The above interpretation of what Pinter has said may be where my misconception in fact lies, because I can't see how the argument provided ahead is strong enough to go all the way to showing this (that every radical extension is a splitting field, I mean).

(my misunderstanding in what follows-the argument presented (seems to be) essentially induction over the fields $I_q$ to show that they're all root fields over $F$. But the way he wraps things up at the end makes it seem like we weren't even supposed to assume that $I_{q+1}$ was an extension field to start with)

Here's the argument:

This may be accomplished as follows. Suppose we have already constructed the extensions $I_0\subseteq I_1\subseteq...\subseteq I_q$ in (2) so that $I_q$ is a root field over $F$. We must extend $I_q$ to $I_{q+1}$ so that $I_{q+1}$ is a root field over $F$. Also, $I_{q+1}$ must include the element $c_{q+1}$ which is the $n$th root of some element $a\in I_q$.
$\quad$Let $H=\{h_1,...,h_r\}$ be the group of all the $F$-fixing automorphisms of $I_q$, and consider the polynomial:

$\qquad b(x)=[x^n-h_1(a)][x^n-h_2(a)]...[x^n-h_r(a)]$

In what follows, the author basically uses the fact that any isomorphism $f:K_1\rightarrow K_2$ can be extended to an isomorphism $\bar f:K_1[X]\rightarrow K_2[X]$ where

$\bar f(a_0+a_1x+...a_sx^s)=f(a_0)+f(a_1)x+...+f(a_s)x^s$.

So (for any i):

$\bar h_i(b(x))=\bar h_i[x^n-h_1(a)]\bar h_i[x^n-h_2(a)]...\bar h_i[x^n-h_r(a)]\\=[x-h_i(h_1(a)][x-h_i(h_2(a)]...[x-h_i(h_r(a)]$

But, as $h_i\circ :H\rightarrow H$ (for any i) is a bijection, the terms of the form $[x-h_k(a)]$ are all just permuted, so $\bar h_i(b(x))=b(x)$. So (given $\bar h_i$'s definition) each $h_i$ fixes each coefficient of $b(x)$- every coefficient of $b(x)$ is then in the fixfield of $H$, i.e. $F$ (by the fundamental theorem) so $b(x)\in F[X]$.

Then, the author finishes:

We now define $I_{q+1}$ to be the root field of $b(x)$ over $F$. Since all the roots of $b(x)$ are $n$th roots of elements in $I_q$, it follows that $I_{q+1}$ is a radical extension of $I_q$. The roots may be adjoined one by one, yielding a succession of abelian extensions, as discussed previously. To conclude, we may assume in (2) that $K$ is a root field over $F$.

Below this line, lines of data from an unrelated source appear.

<file path="src/hdl/cft_pkg.sv">
// Shared constants and types of the CSV field tokenizer.
`default_nettype none
package cft_pkg;

   localparam logic [7:0] CHAR_NUL       = 8'h00;
   localparam logic [7:0] CHAR_TAB       = 8'h09;
   localparam logic [7:0] CHAR_NEWLINE   = 8'h0A;
   localparam logic [7:0] CHAR_QUOTE     = 8'h22;
   localparam logic [7:0] CHAR_COMMA     = 8'h2C;
   localparam logic [7:0] CHAR_SEMICOLON = 8'h3B;
   localparam logic [7:0] PRINT_LOW      = 8'h20;
   localparam logic [7:0] PRINT_HIGH     = 8'h7E;

   localparam logic [1:0] KIND_BYTE = 2'd0;
   localparam logic [1:0] KIND_END  = 2'd1;
   localparam logic [1:0] KIND_NONE = 2'd2;

   localparam logic [1:0] CAUSE_SEP   = 2'd0;
   localparam logic [1:0] CAUSE_LINE  = 2'd1;
   localparam logic [1:0] CAUSE_OTHER = 2'd2;

   localparam int QUEUE_DEPTH = 4;
   localparam int QPTR_W      = $clog2(QUEUE_DEPTH);
   localparam int QCNT_W      = $clog2(QUEUE_DEPTH + 1);

   typedef struct packed {
      logic [1:0] kind;
      logic [7:0] content;
      logic       was_quoted;
      logic [1:0] end_cause;
   } result_type;

   // One queue entry holds every result that a single byte causes.
   typedef struct packed {
      logic       two;
      result_type res_a;
      result_type res_b;
   } entry_type;

endpackage
`default_nettype wire

</file>
<file path="src/hdl/cft_ifs.sv">
// Channel interfaces of the CSV field tokenizer.
`default_nettype none
interface cft_req_if;
   logic       valid;
   logic       ready;
   logic [7:0] text_byte;
   modport source (output valid, output text_byte, input ready);
   modport sink (input valid, input text_byte, output ready);
endinterface

interface cft_rsp_if;
   logic       valid;
   logic       ready;
   logic [1:0] kind;
   logic [7:0] content;
   logic       was_quoted;
   logic [1:0] end_cause;
   logic       last;
   modport source (output valid, output kind, output content, output was_quoted,
                   output end_cause, output last, input ready);
   modport sink (input valid, input kind, input content, input was_quoted,
                 input end_cause, input last, output ready);
endinterface

interface cft_csr_if;
   logic valid;
   logic ready;
   logic semicolon_mode;
   modport source (output valid, output semicolon_mode, input ready);
   modport sink (input valid, input semicolon_mode, output ready);
endinterface
`default_nettype wire

</file>
<file path="src/hdl/cft_front.sv">
// Front end: accepts text bytes, runs the field state machine, queues results.
`default_nettype none
module cft_front
   import cft_pkg::*;
(
   input  wire        clock,
   input  wire        reset,
   cft_req_if.sink    req_ch,
   cft_csr_if.sink    csr_ch,
   input  wire        queue_full,
   output logic       push,
   output entry_type  push_data
);

   localparam logic [1:0] PH_START  = 2'd0;
   localparam logic [1:0] PH_PLAIN  = 2'd1;
   localparam logic [1:0] PH_QUOTED = 2'd2;
   localparam logic [1:0] PH_AFTERQ = 2'd3;

   logic [1:0] phase_ff, phase_in;
   logic       quoted_ff, quoted_in;
   logic       mode_ff;
   logic       fire, has_result;
   logic [7:0] c;
   logic       line_end, mode_sep, sep, printable, start_none, start_quote;
   entry_type  ent;

   assign c           = req_ch.text_byte;
   assign fire        = req_ch.valid && !queue_full;
   assign req_ch.ready = !queue_full;
   assign csr_ch.ready = 1'b1;

   assign line_end    = (c == CHAR_NUL) || (c == CHAR_NEWLINE);
   assign mode_sep    = mode_ff ? (c == CHAR_SEMICOLON) : (c == CHAR_COMMA);
   assign sep         = (c == CHAR_TAB) || mode_sep;
   assign printable   = (c >= PRINT_LOW) && (c <= PRINT_HIGH);
   assign start_none  = !printable || mode_sep;
   assign start_quote = (c == CHAR_QUOTE);

   always_comb begin
      phase_in   = phase_ff;
      quoted_in  = quoted_ff;
      has_result = 1'b0;
      ent        = '0;
      unique case (phase_ff)
         PH_START: begin
            quoted_in = 1'b0;
            if (start_none) begin
               has_result     = 1'b1;
               ent.res_a.kind = KIND_NONE;
               phase_in       = PH_START;
            end else if (start_quote) begin
               quoted_in = 1'b1;
               phase_in  = PH_QUOTED;
            end else begin
               has_result        = 1'b1;
               ent.res_a.kind    = KIND_BYTE;
               ent.res_a.content = c;
               phase_in          = PH_PLAIN;
            end
         end
         PH_PLAIN, PH_QUOTED: begin
            has_result = 1'b1;
            if (line_end) begin
               ent.res_a.kind       = KIND_END;
               ent.res_a.was_quoted = quoted_ff;
               ent.res_a.end_cause  = CAUSE_LINE;
               phase_in             = PH_START;
               quoted_in            = 1'b0;
            end else if ((phase_ff == PH_PLAIN) && sep) begin
               ent.res_a.kind       = KIND_END;
               ent.res_a.was_quoted = quoted_ff;
               ent.res_a.end_cause  = CAUSE_SEP;
               phase_in             = PH_START;
               quoted_in            = 1'b0;
            end else if ((phase_ff == PH_QUOTED) && start_quote) begin
               has_result = 1'b0;
               phase_in   = PH_AFTERQ;
            end else begin
               ent.res_a.kind       = KIND_BYTE;
               ent.res_a.content    = c;
               ent.res_a.was_quoted = quoted_ff;
            end
         end
         PH_AFTERQ: begin
            has_result           = 1'b1;
            ent.res_a.kind       = KIND_END;
            ent.res_a.was_quoted = quoted_ff;
            phase_in             = PH_START;
            quoted_in            = 1'b0;
            if (sep) begin
               ent.res_a.end_cause = CAUSE_SEP;
            end else if (line_end) begin
               ent.res_a.end_cause = CAUSE_LINE;
            end else begin
               // The byte after the closing quote also opens the next field.
               ent.res_a.end_cause = CAUSE_OTHER;
               if (start_none) begin
                  ent.two        = 1'b1;
                  ent.res_b.kind = KIND_NONE;
               end else if (start_quote) begin
                  quoted_in = 1'b1;
                  phase_in  = PH_QUOTED;
               end else begin
                  ent.two           = 1'b1;
                  ent.res_b.kind    = KIND_BYTE;
                  ent.res_b.content = c;
                  phase_in          = PH_PLAIN;
               end
            end
         end
         default: begin
            phase_in = PH_START;
         end
      endcase
   end

   assign push      = fire && has_result;
   assign push_data = ent;

   always_ff @(posedge clock) begin
      if (reset) begin
         phase_ff  <= PH_START;
         quoted_ff <= 1'b0;
         mode_ff   <= 1'b0;
      end else begin
         if (fire) begin
            phase_ff  <= phase_in;
            quoted_ff <= quoted_in;
         end
         if (csr_ch.valid) begin
            mode_ff <= csr_ch.semicolon_mode;
         end
      end
   end

endmodule
`default_nettype wire

</file>
<file path="src/hdl/cft_queue.sv">
// Short queue of result entries between the front and back ends.
`default_nettype none
module cft_queue
   import cft_pkg::*;
(
   input  wire        clock,
   input  wire        reset,
   input  wire        push,
   input  entry_type  push_data,
   output logic       full,
   input  wire        pop,
   output entry_type  head,
   output logic       empty
);

   entry_type          mem_ff [QUEUE_DEPTH];
   logic [QPTR_W-1:0]  wr_ptr_ff;
   logic [QPTR_W-1:0]  rd_ptr_ff;
   logic [QCNT_W-1:0]  count_ff;
   logic               do_push, do_pop;

   assign full    = (count_ff == QCNT_W'(QUEUE_DEPTH));
   assign empty   = (count_ff == '0);
   assign do_push = push && !full;
   assign do_pop  = pop && !empty;
   assign head    = mem_ff[rd_ptr_ff];

   always_ff @(posedge clock) begin
      if (do_push) begin
         mem_ff[wr_ptr_ff] <= push_data;
      end
   end

   always_ff @(posedge clock) begin
      if (reset) begin
         wr_ptr_ff <= '0;
         rd_ptr_ff <= '0;
         count_ff  <= '0;
      end else begin
         if (do_push) begin
            wr_ptr_ff <= wr_ptr_ff + 1'b1;
         end
         if (do_pop) begin
            rd_ptr_ff <= rd_ptr_ff + 1'b1;
         end
         if (do_push && !do_pop) begin
            count_ff <= count_ff + 1'b1;
         end else if (do_pop && !do_push) begin
            count_ff <= count_ff - 1'b1;
         end
      end
   end

endmodule
`default_nettype wire

</file>
<file path="src/hdl/cft_back.sv">
// Back end: expands queue entries into result items behind an output register.
`default_nettype none
module cft_back
   import cft_pkg::*;
(
   input  wire        clock,
   input  wire        reset,
   input  entry_type  head,
   input  wire        empty,
   output logic       pop,
   cft_rsp_if.source  rsp_ch
);

   logic       rsp_valid_ff;
   logic       sub_ff;
   result_type res_ff;
   logic       last_ff;
   logic       load, take, emit_last;
   result_type emit;

   assign load      = !rsp_valid_ff || rsp_ch.ready;
   assign take      = load && !empty;
   assign emit      = sub_ff ? head.res_b : head.res_a;
   assign emit_last = !(head.two && !sub_ff);
   assign pop       = take && emit_last;

   always_ff @(posedge clock) begin
      if (reset) begin
         rsp_valid_ff <= 1'b0;
         sub_ff       <= 1'b0;
      end else begin
         if (load) begin
            rsp_valid_ff <= !empty;
         end
         if (take) begin
            sub_ff <= !emit_last;
         end
      end
   end

   always_ff @(posedge clock) begin
      if (take) begin
         res_ff  <= emit;
         last_ff <= emit_last;
      end
   end

   assign rsp_ch.valid      = rsp_valid_ff;
   assign rsp_ch.kind       = res_ff.kind;
   assign rsp_ch.content    = res_ff.content;
   assign rsp_ch.was_quoted = res_ff.was_quoted;
   assign rsp_ch.end_cause  = res_ff.end_cause;
   assign rsp_ch.last       = last_ff;

endmodule
`default_nettype wire

</file>
<file path="src/hdl/csv_field_tokenizer.sv">
// Top level of the CSV field tokenizer.
//
//   Channel   Direction   Carries
//   req_ch    in          one text byte per item
//   rsp_ch    out         kind, content, was_quoted, end_cause, last per item
//   csr_ch    in          semicolon_mode register write
//
// The front end takes one byte per cycle while the four-entry queue has room.
// A byte that causes two results yields two output items; only the second has last set.
// Each result passes through the queue and then the output register before it is offered.
// Synchronous reset clears the field state, the mode register and the queue.
// Either side may stall on its own; the queue absorbs the difference.
`default_nettype none
module csv_field_tokenizer
   import cft_pkg::*;
(
   input  wire        clock,
   input  wire        reset,
   cft_req_if.sink    req_ch,
   cft_rsp_if.source  rsp_ch,
   cft_csr_if.sink    csr_ch
);

   logic      push, queue_full, pop, queue_empty;
   entry_type push_data, head;

   cft_front u_front (
      .clock      (clock),
      .reset      (reset),
      .req_ch     (req_ch),
      .csr_ch     (csr_ch),
      .queue_full (queue_full),
      .push       (push),
      .push_data  (push_data)
   );

   cft_queue u_queue (
      .clock     (clock),
      .reset     (reset),
      .push      (push),
      .push_data (push_data),
      .full      (queue_full),
      .pop       (pop),
      .head      (head),
      .empty     (queue_empty)
   );

   cft_back u_back (
      .clock  (clock),
      .reset  (reset),
      .head   (head),
      .empty  (queue_empty),
      .pop    (pop),
      .rsp_ch (rsp_ch)
   );

endmodule
`default_nettype wire

</file>
<file path="src/flat_wrapper.sv">
// flat-port wrapper written by rule: the top's interface ports become plain ports
module csv_field_tokenizer_flat import cft_pkg::*;
  (clock, reset, req_ch_valid, req_ch_text_byte, req_ch_ready, rsp_ch_valid, rsp_ch_kind, rsp_ch_content, rsp_ch_was_quoted, rsp_ch_end_cause, rsp_ch_last, rsp_ch_ready, csr_ch_valid, csr_ch_semicolon_mode, csr_ch_ready);
  cft_req_if req_ch_i ();
  cft_rsp_if rsp_ch_i ();
  cft_csr_if csr_ch_i ();
  input  wire clock;
  input  wire reset;
  input wire logic [$bits(req_ch_i.valid)-1:0] req_ch_valid;
  input wire logic [$bits(req_ch_i.text_byte)-1:0] req_ch_text_byte;
  output wire logic [$bits(req_ch_i.ready)-1:0] req_ch_ready;
  output wire logic [$bits(rsp_ch_i.valid)-1:0] rsp_ch_valid;
  output wire logic [$bits(rsp_ch_i.kind)-1:0] rsp_ch_kind;
  output wire logic [$bits(rsp_ch_i.content)-1:0] rsp_ch_content;
  output wire logic [$bits(rsp_ch_i.was_quoted)-1:0] rsp_ch_was_quoted;
  output wire logic [$bits(rsp_ch_i.end_cause)-1:0] rsp_ch_end_cause;
  output wire logic [$bits(rsp_ch_i.last)-1:0] rsp_ch_last;
  input wire logic [$bits(rsp_ch_i.ready)-1:0] rsp_ch_ready;
  input wire logic [$bits(csr_ch_i.valid)-1:0] csr_ch_valid;
  input wire logic [$bits(csr_ch_i.semicolon_mode)-1:0] csr_ch_semicolon_mode;
  output wire logic [$bits(csr_ch_i.ready)-1:0] csr_ch_ready;
  assign req_ch_i.valid = req_ch_valid;
  assign req_ch_i.text_byte = req_ch_text_byte;
  assign req_ch_ready = req_ch_i.ready;
  assign rsp_ch_valid = rsp_ch_i.valid;
  assign rsp_ch_kind = rsp_ch_i.kind;
  assign rsp_ch_content = rsp_ch_i.content;
  assign rsp_ch_was_quoted = rsp_ch_i.was_quoted;
  assign rsp_ch_end_cause = rsp_ch_i.end_cause;
  assign rsp_ch_last = rsp_ch_i.last;
  assign rsp_ch_i.ready = rsp_ch_ready;
  assign csr_ch_i.valid = csr_ch_valid;
  assign csr_ch_i.semicolon_mode = csr_ch_semicolon_mode;
  assign csr_ch_ready = csr_ch_i.ready;
  csv_field_tokenizer u_core (.clock(clock), .reset(reset), .req_ch(req_ch_i), .rsp_ch(rsp_ch_i), .csr_ch(csr_ch_i));
endmodule
</file>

Yeah, so essentially, how do we know that $I_{q+1}$ is actually the $q+1$th radical extension in (2), is my question? It's a root field for sure and it contains $I_q$ and $c_{k+1}$, but what it seems like we've shown is that a splitting field containing a splitting field (that happens to be a radical extension) is also a radical extension rather than what I assumed we were trying to prove (that each radical extension is a splitting field). Or is that not what's happening? Am I missing something obvious or am I just completely looking at this the wrong way?

I know this is a lot for a question, but I'd really appreciate any and all help.

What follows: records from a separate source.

## src/rtl/quaternion_smallest_three_decoder_defines.svh

```systemverilog
// Assertion macros shared by the smallest-three decoder RTL.
// No dependencies; included by files that carry concurrent assertions.
`ifndef QUATERNION_SMALLEST_THREE_DECODER_DEFINES_SVH
`define QUATERNION_SMALLEST_THREE_DECODER_DEFINES_SVH

`ifndef SYNTHESIS

// same-cycle implication
`define QSTD_ASSERT_IMPL(lbl, ck, rn, ante, cons) \
	lbl: assert property (@(posedge ck) disable iff (!rn) (ante) |-> (cons)) \
		else $error("assertion failed: same-cycle implication");

// next-cycle implication
`define QSTD_ASSERT_NEXT(lbl, ck, rn, ante, cons) \
	lbl: assert property (@(posedge ck) disable iff (!rn) (ante) |=> (cons)) \
		else $error("assertion failed: next-cycle implication");

`else

`define QSTD_ASSERT_IMPL(lbl, ck, rn, ante, cons)
`define QSTD_ASSERT_NEXT(lbl, ck, rn, ante, cons)

`endif

`endif

```

## src/rtl/qstd_pkg.sv

```systemverilog
// Types, constants and the square-root step for the smallest-three decoder.
// No dependencies; imported by qstd_sqrt_pipe and the top level.
package qstd_pkg;

	localparam int unsigned COMP_W      = 15;
	localparam int unsigned QUAT_W      = 17;
	localparam int unsigned SQ_W        = 29;
	localparam int unsigned SUM_W       = 30;
	localparam int unsigned SCL_W       = 48;
	localparam int unsigned RAD_W       = 32;
	localparam int unsigned SQRT_STAGES = 8;

	// sqrt(2) in Q1.32, rounded; error is far below the rounding margin
	localparam logic [32:0] SQRT2_Q32   = 33'h1_6A09_E668;
	localparam logic [SCL_W-1:0] SCL_HALF = 48'h0000_8000_0000;
	// sum of squares above 2^29 makes 2^30 - 2*sum negative
	localparam logic [SUM_W-1:0] SUM_LIMIT = 30'h2000_0000;
	localparam logic [RAD_W-1:0] ONE_SQ    = 32'h4000_0000;

	// axis code: which slot receives the reconstructed component
	typedef enum logic [2:0] {
		AXIS_X = 3'd0,
		AXIS_Y = 3'd1,
		AXIS_Z = 3'd2,
		AXIS_W = 3'd3
	} axis_t;

	typedef struct packed {
		axis_t                    code;
		logic                     clamped;
		logic signed [QUAT_W-1:0] qa;
		logic signed [QUAT_W-1:0] qb;
		logic signed [QUAT_W-1:0] qc;
	} side_t;

	typedef struct packed {
		logic [RAD_W-1:0] rem;
		logic [RAD_W-1:0] root;
	} sqrt_st_t;

	// one digit of the restoring integer square root
	function automatic sqrt_st_t sqrt_step(input sqrt_st_t cur, input logic [RAD_W-1:0] bitv);
		logic [RAD_W-1:0] trial;
		sqrt_st_t         nxt;
		trial = cur.root + bitv;
		if (cur.rem >= trial) begin
			nxt.rem  = cur.rem - trial;
			nxt.root = (cur.root >> 1) + bitv;
		end else begin
			nxt.rem  = cur.rem;
			nxt.root = cur.root >> 1;
		end
		return nxt;
	endfunction

endpackage

```

## src/rtl/quaternion_smallest_three_decoder.sv

```systemverilog
// Smallest-three rotation decoder: takes one packed rotation word per cycle while in_stall
// is low and returns a unit quaternion in 1/32768 units, registered at the output.
// The missing component comes from a 16-digit square root, spread two digits per stage
// over eight stages; front stages unpack, multiply and sum squares.
// Each stage holds its word until the next frees up, so bubbles are squeezed out.
// Depends on qstd_pkg, qstd_sqrt_pipe and the assertion macro header.
`include "quaternion_smallest_three_decoder_defines.svh"

module quaternion_smallest_three_decoder
	import qstd_pkg::*;
(
	input  logic                     clk,
	input  logic                     arst_n,
	input  logic                     in_valid,
	output logic                     in_stall,
	input  logic [2:0]               axis_code,
	input  logic [COMP_W-1:0]        comp_a,
	input  logic [COMP_W-1:0]        comp_b,
	input  logic [COMP_W-1:0]        comp_c,
	output logic                     out_valid,
	input  logic                     out_stall,
	output logic signed [QUAT_W-1:0] quat_x,
	output logic signed [QUAT_W-1:0] quat_y,
	output logic signed [QUAT_W-1:0] quat_z,
	output logic signed [QUAT_W-1:0] quat_w,
	output logic                     valid_res,
	output logic                     radicand_clamped
);

	logic [2:0][COMP_W-1:0] comp_in;
	logic [2:0][COMP_W-1:0] mag_in;
	logic [2:0]             neg_in;

	// stage 1: magnitudes and signs
	logic                   v_s1;
	axis_t                  code_s1;
	logic [2:0][COMP_W-1:0] mag_s1;
	logic [2:0]             neg_s1;

	// stage 2: squares and sqrt(2) scaling products
	logic                   v_s2;
	axis_t                  code_s2;
	logic [2:0][SQ_W-1:0]   sq_s2;
	logic [2:0][SCL_W-1:0]  scl_s2;
	logic [2:0]             neg_s2;

	// stage 3: radicand and rounded components
	logic                   v_s3;
	logic [RAD_W-1:0]       rad_s3;
	side_t                  side_s3;
	side_t                  side_nxt;
	logic [SUM_W-1:0]       sum_sq;
	logic [RAD_W-1:0]       rad_nxt;
	logic [2:0][SCL_W-1:0]  scl_rnd;
	logic [2:0][COMP_W-1:0] qmag;
	logic signed [QUAT_W-1:0] qs [3];

	logic adv1, adv2, adv3, adv_out;

	logic             sq_in_stall;
	logic             sq_out_valid;
	logic             sq_out_stall;
	logic [RAD_W-1:0] sq_root;
	logic [RAD_W-1:0] sq_rem;
	side_t            sq_side;

	logic signed [QUAT_W-1:0] qw;
	logic signed [QUAT_W-1:0] x_nxt, y_nxt, z_nxt, w_nxt;
	logic                     vres_nxt, clamp_nxt;

	logic                     out_valid_q;
	logic signed [QUAT_W-1:0] x_q, y_q, z_q, w_q;
	logic                     vres_q, clamp_q;

	assign adv_out  = !out_valid_q || !out_stall;
	assign adv3     = !v_s3 || !sq_in_stall;
	assign adv2     = !v_s2 || adv3;
	assign adv1     = !v_s1 || adv2;
	assign in_stall = !adv1;

	assign comp_in = {comp_c, comp_b, comp_a};

	// d = c - 16384: top bit set means d >= 0
	always_comb begin
		for (int i = 0; i < 3; i++) begin
			neg_in[i] = !comp_in[i][COMP_W-1];
			mag_in[i] = comp_in[i][COMP_W-1] ? {1'b0, comp_in[i][COMP_W-2:0]}
			                                 : (15'd16384 - comp_in[i]);
		end
	end

	always_ff @(posedge clk or negedge arst_n) begin
		if (!arst_n) begin
			v_s1 <= 1'b0;
			v_s2 <= 1'b0;
			v_s3 <= 1'b0;
		end else begin
			if (adv1) v_s1 <= in_valid;
			if (adv2) v_s2 <= v_s1;
			if (adv3) v_s3 <= v_s2;
		end
	end

	always_ff @(posedge clk) begin
		if (adv1 && in_valid) begin
			code_s1 <= axis_t'(axis_code);
			mag_s1  <= mag_in;
			neg_s1  <= neg_in;
		end
	end

	always_ff @(posedge clk) begin
		if (adv2 && v_s1) begin
			code_s2 <= code_s1;
			neg_s2  <= neg_s1;
			for (int i = 0; i < 3; i++) begin
				sq_s2[i]  <= SQ_W'(mag_s1[i] * mag_s1[i]);
				scl_s2[i] <= SCL_W'(mag_s1[i] * SQRT2_Q32);
			end
		end
	end

	always_comb begin
		sum_sq = SUM_W'(sq_s2[0]) + SUM_W'(sq_s2[1]) + SUM_W'(sq_s2[2]);
		rad_nxt = ONE_SQ - {1'b0, sum_sq, 1'b0};
		for (int i = 0; i < 3; i++) begin
			scl_rnd[i] = scl_s2[i] + SCL_HALF;
			qmag[i]    = scl_rnd[i][46:32];
			qs[i]      = neg_s2[i] ? -$signed({2'b00, qmag[i]}) : $signed({2'b00, qmag[i]});
		end
		side_nxt.code    = code_s2;
		side_nxt.clamped = (sum_sq > SUM_LIMIT);
		side_nxt.qa      = qs[0];
		side_nxt.qb      = qs[1];
		side_nxt.qc      = qs[2];
	end

	always_ff @(posedge clk) begin
		if (adv3 && v_s2) begin
			side_s3 <= side_nxt;
			rad_s3  <= side_nxt.clamped ? '0 : rad_nxt;
		end
	end

	qstd_sqrt_pipe u_sqrt (
		.clk       (clk),
		.arst_n    (arst_n),
		.in_valid  (v_s3),
		.in_stall  (sq_in_stall),
		.in_rad    (rad_s3),
		.in_side   (side_s3),
		.out_valid (sq_out_valid),
		.out_stall (sq_out_stall),
		.out_root  (sq_root),
		.out_rem   (sq_rem),
		.out_side  (sq_side)
	);

	assign sq_out_stall = !adv_out;

	// round to nearest: bump when remainder exceeds the floor root
	assign qw = $signed({1'b0, sq_root[15:0]}) + $signed({16'd0, (sq_rem > sq_root)});

	always_comb begin
		x_nxt     = '0;
		y_nxt     = '0;
		z_nxt     = '0;
		w_nxt     = '0;
		vres_nxt  = 1'b1;
		clamp_nxt = sq_side.clamped;
		case (sq_side.code)
			AXIS_X: begin
				x_nxt = qw;          y_nxt = sq_side.qa;
				z_nxt = sq_side.qb;  w_nxt = sq_side.qc;
			end
			AXIS_Y: begin
				x_nxt = sq_side.qa;  y_nxt = qw;
				z_nxt = sq_side.qb;  w_nxt = sq_side.qc;
			end
			AXIS_Z: begin
				x_nxt = -sq_side.qa; y_nxt = -sq_side.qb;
				z_nxt = -qw;         w_nxt = -sq_side.qc;
			end
			AXIS_W: begin
				x_nxt = sq_side.qa;  y_nxt = sq_side.qb;
				z_nxt = sq_side.qc;  w_nxt = qw;
			end
			default: begin
				vres_nxt  = 1'b0;
				clamp_nxt = 1'b0;
			end
		endcase
	end

	always_ff @(posedge clk or negedge arst_n) begin
		if (!arst_n) begin
			out_valid_q <= 1'b0;
		end else if (adv_out) begin
			out_valid_q <= sq_out_valid;
		end
	end

	always_ff @(posedge clk) begin
		if (adv_out && sq_out_valid) begin
			x_q     <= x_nxt;
			y_q     <= y_nxt;
			z_q     <= z_nxt;
			w_q     <= w_nxt;
			vres_q  <= vres_nxt;
			clamp_q <= clamp_nxt;
		end
	end

	assign out_valid        = out_valid_q;
	assign quat_x           = x_q;
	assign quat_y           = y_q;
	assign quat_z           = z_q;
	assign quat_w           = w_q;
	assign valid_res        = vres_q;
	assign radicand_clamped = clamp_q;

	// backpressure only originates at the output
	`QSTD_ASSERT_IMPL(a_stall_origin, clk, arst_n, in_stall, out_valid && out_stall)
	`QSTD_ASSERT_IMPL(a_bad_code_zero, clk, arst_n, out_valid && !valid_res,
		(quat_x == '0) && (quat_y == '0) && (quat_z == '0) && (quat_w == '0) && !radicand_clamped)
	// a clamped radicand leaves the rebuilt slot at zero
	`QSTD_ASSERT_IMPL(a_clamp_zero, clk, arst_n, out_valid && radicand_clamped,
		(quat_x == '0) || (quat_y == '0) || (quat_z == '0) || (quat_w == '0))

endmodule

```

## src/rtl/qstd_sqrt_pipe.sv

```systemverilog
// Pipelined 16-digit integer square root, two digits per stage, with sideband.
// Depends on qstd_pkg and the shared assertion macro header.
`include "quaternion_smallest_three_decoder_defines.svh"

module qstd_sqrt_pipe
	import qstd_pkg::*;
(
	input  logic             clk,
	input  logic             arst_n,
	input  logic             in_valid,
	output logic             in_stall,
	input  logic [RAD_W-1:0] in_rad,
	input  side_t            in_side,
	output logic             out_valid,
	input  logic             out_stall,
	output logic [RAD_W-1:0] out_root,
	output logic [RAD_W-1:0] out_rem,
	output side_t            out_side
);

	sqrt_st_t                st_s   [SQRT_STAGES];
	side_t                   side_s [SQRT_STAGES];
	logic [SQRT_STAGES-1:0]  vld_s;

	sqrt_st_t                st_in   [SQRT_STAGES];
	side_t                   side_in [SQRT_STAGES];
	logic [SQRT_STAGES-1:0]  vld_in;
	logic [SQRT_STAGES:0]    adv;

	assign adv[SQRT_STAGES] = !out_stall;
	assign in_stall         = !adv[0];

	for (genvar k = 0; k < SQRT_STAGES; k++) begin : g_stage
		localparam logic [RAD_W-1:0] BIT_HI = 32'd1 << (30 - 4 * k);
		localparam logic [RAD_W-1:0] BIT_LO = 32'd1 << (28 - 4 * k);
		sqrt_st_t nxt;

		if (k == 0) begin : g_first
			assign st_in[k]   = '{rem: in_rad, root: '0};
			assign side_in[k] = in_side;
			assign vld_in[k]  = in_valid;
		end else begin : g_rest
			assign st_in[k]   = st_s[k-1];
			assign side_in[k] = side_s[k-1];
			assign vld_in[k]  = vld_s[k-1];
		end

		assign adv[k] = !vld_s[k] || adv[k+1];

		always_comb begin
			nxt = sqrt_step(sqrt_step(st_in[k], BIT_HI), BIT_LO);
		end

		always_ff @(posedge clk or negedge arst_n) begin
			if (!arst_n) begin
				vld_s[k] <= 1'b0;
			end else if (adv[k]) begin
				vld_s[k] <= vld_in[k];
			end
		end

		always_ff @(posedge clk) begin
			if (adv[k] && vld_in[k]) begin
				st_s[k]   <= nxt;
				side_s[k] <= side_in[k];
			end
		end
	end

	assign out_valid = vld_s[SQRT_STAGES-1];
	assign out_root  = st_s[SQRT_STAGES-1].root;
	assign out_rem   = st_s[SQRT_STAGES-1].rem;
	assign out_side  = side_s[SQRT_STAGES-1];

	// radicand never exceeds 2^30, so the root tops out at 2^15
	`QSTD_ASSERT_IMPL(a_root_range, clk, arst_n, out_valid, out_root <= 32'd32768)
	// remainder of a floor root is at most twice the root
	`QSTD_ASSERT_IMPL(a_rem_bound, clk, arst_n, out_valid, out_rem <= (out_root << 1))
	`QSTD_ASSERT_IMPL(a_zero_root, clk, arst_n, out_valid && (out_root == '0), out_rem == '0)

endmodule
```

(If there's anything unclear here, please leave a comment.)

  • $\begingroup$ Root field ? Let $F_{n+1} = F_n(c_n^{1/d_n}),c_n \in F_n, d_n \in \mathbb{Z}_{\ge 1}$ so $F_N/F_0$ is a radical extension. Let $E_n = F_n(\zeta_k),k = \prod_{n=1}^N d_n$ and $E_{n+1} = E_n(c_n^{1/d_n}), d_n \in F_n \subset E_n$. Then $E_{n+1}/E_n$ is an abelian extension. Proof : there is some $a_n$ such that $Gal(E_{n+1}/E_n) $ is generated by $c_n^{1/d_n} \mapsto \zeta_{d_n}^{a_n}c_n^{1/d_n}$. $\endgroup$ – reuns Jan 17 at 22:28
  • $\begingroup$ @reuns Hi. As you can probably see, I'm pretty new to Galois theory. Do you think you can provide an explanation more in terms of the concepts mentioned in my question? I don't know a whole lot outside of the relative basics $\endgroup$ – Cardioid_Ass_22 Jan 17 at 22:32

In the argument, the extensions $I_q$ are being defined recursively $-$ he defines $I_{q+1}$ using the definition of $I_q$ and then proves that $I_{q+1}$ is indeed a root field using what he (inductively) knows about $I_q$. In the end, we want $I_q = F(c_1,\dots,c_q)$, but he is not assuming that in the proof; it is part of what he proves about $I_{q+1}$ in the inductive step. I don't really like this proof, so let me modify it a little, defining the $I_q$ from the start.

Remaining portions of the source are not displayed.